É pacífica a jurisprudência do Supremo Tribunal
Federal (STF) de que os tratados entram em nosso ordenamento jurídico como lei
ordinária especial, vale dizer, não podem sobrepor-se à Constituição da
República, a não ser na hipótese de terem sido aprovados em dois turnos, nas
duas Casas Legislativas do Congresso Nacional, por três quintos dos
parlamentares (parágrafo 3.º do artigo 5.º da nossa Lei Maior).
Ora, à evidência, o acordo realizado pelo governo
brasileiro não tem o condão de prevalecer sobre a nossa Carta Magna, por ter
força de lei ordinária especial, sendo, pois, de manifesta
inconstitucionalidade. Francisco Rezek, quando ministro do STF, certa vez, a
respeito da denominada "fumaça do bom direito", que justifica a
concessão de liminares contra atos ou leis inconstitucionais, declarou, em caso
de gritante inconstitucionalidade, que a fumaça do bom direito era tão grande
que não conseguia vislumbrar o rosto de seus pares colocados na bancada da
frente. Para a manifesta inconstitucionalidade do ato a imagem do eminente
jurista mineiro calha como uma luva. O tratado do Brasil com a ditadura cubana
fere o artigo 7.º, inciso XXX, da Constituição federal.

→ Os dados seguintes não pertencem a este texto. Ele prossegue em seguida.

### src/rtl/mux_arbiter.sv
// Two-requester packet arbiter with round-robin tie break and beat limit.
// Define MUX_ARBITER_ASSERT_EN to compile in the runtime sanity assertions.
module mux_arbiter #(
  parameter int WIDTH     = 8,
  parameter int MAX_BEATS = 4
) (
  input  logic             clk,
  input  logic             rst_n,
  input  logic             req_a,
  input  logic             req_b,
  input  logic [WIDTH-1:0] data_a,
  input  logic [WIDTH-1:0] data_b,
  input  logic             last_a,
  input  logic             last_b,
  output logic             gnt_a,
  output logic             gnt_b,
  output logic             sel,
  output logic             out_valid,
  output logic [WIDTH-1:0] out_data,
  output logic             out_last,
  input  logic             out_ready
);

  typedef enum logic [1:0] {
    IDLE,
    GNT_A,
    GNT_B
  } state_t;

  localparam logic [3:0] MAX_CNT = 4'(MAX_BEATS);

  state_t     state;
  logic       ptr_b;
  logic [3:0] beat_cnt;
  logic       xfer;
  logic       at_max;
  logic       grant_end;
  logic       own_req;
  logic       other_req;
  logic       win_a;
  logic       win_b;

  assign gnt_a     = (state == GNT_A);
  assign gnt_b     = (state == GNT_B);
  assign sel       = gnt_b;
  assign out_valid = (gnt_a & req_a) | (gnt_b & req_b);
  assign out_data  = sel ? data_b : data_a;
  assign out_last  = sel ? last_b : last_a;

  assign xfer      = out_valid & out_ready;
  assign at_max    = (beat_cnt + 4'd1) == MAX_CNT;
  assign grant_end = xfer & (out_last | at_max);
  assign own_req   = sel ? req_b : req_a;
  assign other_req = sel ? req_a : req_b;

  // ptr_b=1 means B was served last, so A wins a tie
  assign win_a = req_a & (~req_b | ptr_b);
  assign win_b = req_b & (~req_a | ~ptr_b);

  always_ff @(posedge clk) begin
    if (!rst_n) begin
      state    <= IDLE;
      ptr_b    <= 1'b1;
      beat_cnt <= 4'd0;
    end else begin
      unique case (state)
        IDLE: begin
          unique case (1'b1)
            win_a: begin
              state    <= GNT_A;
              ptr_b    <= 1'b0;
              beat_cnt <= 4'd0;
            end
            win_b: begin
              state    <= GNT_B;
              ptr_b    <= 1'b1;
              beat_cnt <= 4'd0;
            end
            default: ;
          endcase
        end
        GNT_A, GNT_B: begin
          if (grant_end) begin
            beat_cnt <= 4'd0;
            if (other_req) begin
              state <= sel ? GNT_A : GNT_B;
              ptr_b <= ~sel;
            end else begin
              state <= IDLE;
            end
          end else if (xfer) begin
            beat_cnt <= beat_cnt + 4'd1;
          end else if (!own_req) begin
            state    <= IDLE;
            beat_cnt <= 4'd0;
          end
        end
        default: state <= IDLE;
      endcase
    end
  end

`ifdef MUX_ARBITER_ASSERT_EN
  always_ff @(posedge clk) begin
    if (rst_n) begin
      assert (!$isunknown({req_a, req_b, sel, out_ready}))
        else $error("mux_arbiter: X/Z on control input");
      assert (!(gnt_a && gnt_b))
        else $fatal(1, "mux_arbiter: both grants high");
      assert (!(state == IDLE && out_valid))
        else $error("mux_arbiter: out_valid while idle");
    end
  end
`endif

endmodule

### config.mk
export PLATFORM = sky130hd
export DESIGN_NAME = mux_arbiter
export DESIGN_NICKNAME = d
export VERILOG_FILES = /design/src/rtl/mux_arbiter.sv
export SDC_FILE = /design/constraint.sdc
export NUM_CORES = 1
export LEC_CHECK = 0
export ABC_AREA = 0
export BUFFER_PORTS_ARGS = -buffer_cell sky130_fd_sc_hd__buf_4
export CORE_MARGIN = 1
export CORE_UTILIZATION = 44
export CTS_CLUSTER_SIZE = 30
export DETAILED_ROUTE_END_ITERATION = 7
export PLACE_DENSITY = 0.77
export SYNTH_ARGS = -nofsm -noshare
export SYNTH_HDL_FRONTEND = slang
export SYNTH_SLANG_ARGS = --single-unit
### constraint.sdc
create_clock -name clk -period 2.6 [get_ports clk]
set_clock_uncertainty 0.05 [all_clocks]
set_input_delay 0.26 -clock clk [delete_from_list [all_inputs] [get_ports clk]]
set_output_delay 0.26 -clock clk [all_outputs]
set_load 0.1 [all_outputs]
==> out/metrics.yaml, run 1 <==
cts_resized: 0
cp_max_fo: 17
crit_path_end_kind: "flip-flop"
multi_input_area_um2: 549
cp_data_required_time_ps: 2710
clockBufferDepth: 2
fin_ws_ps: 521
h-tree-depth: 1
async_flop_share_pct: 0
grt_pass1_wl_um: 3060
slowest_delay_ps: 400
cts_root_buf: "clkbuf_4"
worst_pin_slew_ps: 421
period_minus_slack_ps: 2080
tritoncts: "yes"
ctsHoldBuffers: 0
cp_num_cells: 7
drive_above_1_share_pct: 48.3
antenna_found_initial: 0
wl_per_cell_um: 13.8
gp_congestion: 0.816
synthesis.nets: 109
seq_area_frac_synth_pct: 19.5
cts_buffers: 3
nFillCells: 138
grt_max_degree: 18
grt_overflow: 0
num_vias: 761
ys.flop_type: "dfxtp_1"
reg2reg_depth: 7
vdd_drop_max_uv: 747
synthCells: 80
fmax_mhz: 481
area_delta_synth_final_pct: 41.9
whs_path_depth: 3
rsz0062_at_grt: "no"
crit_type: "reg2reg"
setup_violations: 0
dp_hpwl_um: 1460
cp_data_arrival_time_ps: 2190
clk_latency_ps: 250
avgViaCountPerCell: 5.77
seq_area_um2: 140
track_usage_pct: 22.4
die_y_um: 42.4
ys_types: 34
nets: 146
drv_cap: 0
ys_ff_latch: 7
crit_path_start_kind: "flip-flop"
numPortBuffers: 35
dp_slack_ps: 519
hp-class: "in2reg"
cts.sinks: 7
drc: 0
max-slew-margin-rel_pct: 71.8
hold_viol_final: 0
drt_wl_total_um: 1820
path_cells: "inv_1 > ha_2 > mux2_4 > a31oi_4 > nand3_1 > nand2b_4 > o41ai_2"
p_leak_nw: 0.469
syn_avg_cell_area_um2: 8.96
synth-edff-count: 0
cp_num_buf_inv: 1
chipWidth_um: 42.4
dr.pass1.iters: 4
setup_tns_ps: 0
first_global_vias: 672
path_clk_slew_ps: 50
antenna_left: 0
core_area_mm2: 0.00151
drtIter0Drc: 21
period_share_pct: 80.0
floorplan.die_area_mm2: 0.00179
initial_utilization_pct: 47.6
rows: 14
cp_top_family: "adder cells"
drv_slew: 0
fin_util_pct: 67.5
power-per-cell-area_mw_per_mm2: 866
postCtsSetupBuffers: 0
crit_path_top_delay_cell: "ha_2"
synth_area_um2: 717
boundaryPins: 36
diodes: 0
yosysWarnings: 0
outcome: "finished, final reports clean"
sequential cells by signal, indices dropped and copies added, names as in the netlist:
register,flops
state,2
beat_cnt,4
ptr_b,1
layout by cell type (no fill, tap or decap), types with 2 or more instances in the layout:
master    netlist  routed
a21o_1          2       2
a21oi_1         2       2
and3_1          2       2
buf_4           1      35
clkbuf_4        0       3
dfxtp_1         7       7
ha_1            6       4
ha_2            0       2
inv_1           5       5
mux2_2          8       8
mux2i_1         2       2
nand2_1        11      11
nand3_1         4       4
nor2_1          3       3
o22a_1          2       2
o41ai_2         2       2
or3_1           2       2
tightest hold or removal path, cell delays in order:
cell     delay, ps
buf_4          150
nand2_1         70
mux2i_1         60
cells in the mapped netlist, types with 2 or more instances:
cell type,n,area share (%)
nor2_1,3,1.6
and3_1,2,1.7
nand2_1,11,5.8
mux2_2,8,13
o22a_1,2,2.4
a21oi_1,2,1.4
nand3_1,4,2.8
a22o_1,2,2.4
clkbuf_1,2,1.0
or3_1,2,1.7
dfxtp_1,7,20
mux2i_1,2,2.8
ha_1,6,10
o41ai_2,2,4.5
inv_1,5,2.6
a21o_1,2,2.1
report_power, final:
group / switching (W) / total (W) / internal [W]
registers: 0.0000139 / 0.000140 / 0.000126
logic: 0.000447 / 0.000641 / 0.000193
clock network: 0.0000418 / 0.000100 / 0.0000587
total: 0.000503 / 0.000881 / 0.000378
stage by stage:
step | hold slack (ps) | instance area, um^2 | power [W] | instances
4_1_cts | 272 | 1020 | 0.000888 | 132
3_3_place_gp | 443 | 991 | 0.000777 | 128
5_1_grt | 276 | 1020 | 0.000933 | 132
3_5_place_dp | 454 | 991 | 0.000783 | 128
2_1_floorplan | 386 | 723 | 0.000672 | 80
6_report | 279 | 1020 | 0.000881 | 132
kinds of logic (layout without fill, tap and decap cells):
logic type | Yosys count | after routing | share of synthesized area (%)
buffers and inverters | 8 | 44 | 4.71
flip-flops | 7 | 7 | 19.5
adder cells (fa/ha/maj) | 7 | 7 | 11.9
AO/OA/AOI/OAI | 18 | 18 | 23.9
multiplexers | 11 | 11 | 17.5
AND/OR/NAND/NOR | 29 | 29 | 22.5
per-layer routing:
metal,wire length [um],track usage (%)
met1,732,27.9
met2,907,37.2
met4,22,7.50
met5,0,0
met3,157,5.60
path summary, 6_finish.rpt:
| kind | slack [ps] | startpoint | to |
|---|---|---|---|
| max | 520 | state[0] | beat_cnt[3] |
| min | 280 | rst_n | state[0] |
| max reg2reg | 520 | state[0] | beat_cnt[3] |
| min reg2reg | 450 | state[0] | state[0] |
cell type report:
class	instances	area share, %
repair buffers	35	25.8
flip-flops and latches	7	13.8
inverters	5	1.85
well taps	16	1.97
clock buffers	4	2.58
multi-input cells	65	54.0
Power figures use the tool's default switching activity.
==> run 2, diff against run 1 <==
Settings changed: CORE_UTILIZATION 44 to 40, PLACE_DENSITY 0.77 to 0.74.
Clock period 2.6 ns to 1.7 ns, I/O delays scaled along.
==> out/metrics.yaml, run 2 (synthesis gave the netlist of run 1 again) <==
wl_per_cell_um: 18.4  # was 13.8 um
finish.instance_area_mm2: 0.00138  # was 0.00102 mm^2
reg2reg_to: "ptr_b"  # was beat_cnt[3]
clk_latency_ps: 260  # was 250 ps
numPortBuffers: 35  # unchanged
crit_start: "state[0]"  # unchanged
seq_area_um2: 145  # was 140 um^2
cp_data_arrival_time_ps: 1950  # was 2190 ps
drt_wl_total_um: 2850  # was 1820 um
layout_common_cells: "buf_4 (38), nand2_1 (10), buf_12 (10)"  # was buf_4 (35), nand2_1 (11), mux2_2 (8)
grt_overflow: 0  # unchanged
power_w: 0.00182  # was 0.000881 W
power-per-cell-area_mw_per_mm2: 1320  # was 866 mW/mm^2
period_share_pct: 108  # was 80.0%
drv_slew: 0  # unchanged
cts_root_buf: "clkbuf_4"  # unchanged
die_y_um: 44.3  # was 42.4 um
reg2reg_depth: 7  # unchanged
avgViaCountPerCell: 5.74  # was 5.77
tritoncts: "yes"  # unchanged
setup_violations: 15  # was 0
final_common_cell: "buf_4"  # unchanged
drv_cap: 0  # unchanged
first_global_vias: 797  # was 672
num_vias: 889  # was 761
reg_top3: "beat_cnt (4), state (2), ptr_b (1)"  # unchanged
dp_hpwl_um: 1480  # was 1460 um
drc: 0  # unchanged
rows: 14  # unchanged
rsz0062_at_grt: "yes"  # was no
track_usage_pct: 26.1  # was 22.4%
placed_cell_area_mm2: 0.00114  # was 991 um^2
p_comb_share_pct: 78.8  # was 72.7%
ctsHoldBuffers: 0  # unchanged
top_register: "beat_cnt"  # unchanged
p_leak_nw: 0.627  # was 0.469 nW
initial_utilization_pct: 45.0  # was 47.6%
boundaryPins: 36  # unchanged
whs_path_depth: 3  # unchanged
area_delta_synth_final_pct: 92.3  # was 41.9%
cp_data_required_time_ps: 1810  # was 2710 ps
hp-class: "in2reg"  # unchanged
antenna_found_initial: 0  # unchanged
max-slew-margin-rel_pct: 70.5  # was 71.8%
crit_path_end_kind: "flip-flop"  # unchanged
path_clk_slew_ps: 50  # about the same
p_sw_w: 0.000941  # was 0.000503 W
nFillCells: 81  # was 138
grt_pass1_wl_um: 3780  # was 3060 um
floorplan.die_area_mm2: 0.00197  # was 0.00179 mm^2
drive_above_1_share_pct: 62.6  # was 48.3%
crit_path_start_kind: "flip-flop"  # unchanged
period_minus_slack_ps: 1840  # was 2080 ps
fmax_mhz: 542  # was 481 MHz
power_frac_clock_pct: 8.8  # was 11.4%
fin_ws_ps: -144  # was 521 ps
clockBufferDepth: 2  # unchanged
endpoint: "ptr_b"  # was beat_cnt[3]
nets: 161  # was 146
vdd_drop_max_uv: 1260  # was 747 uV
h-tree-depth: 1  # unchanged
grt_max_degree: 12  # was 18
p_int_w: 0.000878  # was 0.000378 W
largest_reg_flops: 4  # unchanged
reg2reg_from: "state[0]"  # unchanged
seq_power_share_pct: 12.3  # was 15.9%
crit_type: "reg2reg"  # unchanged
gp_congestion: 0.798  # was 0.816
cp_max_fo: 6  # was 17
outcome: "finished with violations"  # was finished, final reports clean
swShare_pct: 51.7  # was 57.1%
hold_viol_final: 0  # unchanged
dr.pass1.iters: 4  # unchanged
antenna_left: 0  # unchanged
cts_buffers: 3  # unchanged
core_area_mm2: 0.00159  # was 0.00151 mm^2
drtIter0Drc: 29  # was 21
cts.sinks: 7  # unchanged
r2r_slack_ps: -140  # was 520 ps
violations: "setup timing"
multi_input_area_um2: 648  # was 549 um^2
diodes: 0  # unchanged
worst_pin_slew_ps: 442  # was 421 ps
chipWidth_um: 44.3  # was 42.4 um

O que me preocupa, no entanto, é como uma pequena
ilha pode dispor de um número enorme de "médicos exportáveis", que,
se fossem bons, não deveriam correr nenhum risco ao serem avaliados por médicos
brasileiros dos Conselhos Regionais, e não por funcionários do governo federal.
Pergunto-me se tais servidores cubanos não terão
outros objetivos que não apenas aqueles de cuidar da saúde pública. Afinal
quando foram para a Venezuela, esse país se tornou gradativamente uma
semiditadura, na qual as oposições e a imprensa são sempre reprimidas.
E a hipótese que levanto me preocupa mais ainda
porque foi a presidente guerrilheira e muitos de seus companheiros de então
haviam sido treinados em Cuba e pretendiam impor um governo semelhante no
Brasil, como alguns deles afirmaram publicamente.
Tenho a presidente Dilma Rousseff por mulher
honesta e trabalhadora, embora com manifestos equívocos em sua política
geradora de alta inflação, baixo produto interno bruto (PIB), descontrole
cambial e déficit na balança comercial e nas contas externas. O certo, contudo,
é que a sua preferência pelos regimes bolivarianos e a sua aversão ao lucros
das empresas talvez estejam na essência de seu comportamento na linha ora
adotada.
Respeito a presidente da República eleita pelo
povo, mas tenho receio de que suas preferências ideológicas estejam na raiz dos
problemas que vivemos, incluída a importação de agentes públicos de Cuba que se
intitulam médicos.
*Ives Gandra da Silva Martins é professor emérito
das universidades Mackenzie, UNIP, UNIFIEO, UNIFMU, do CIEE/O Estado de S.
Paulo, das escolas de Comando e Estado-Maior do Exército e Superior de Guerra,
é presidente do Conselho Superior de Direito da FECOMERCIO-SP, fundador e
presidente honorário do Centro de Extensão Universitária.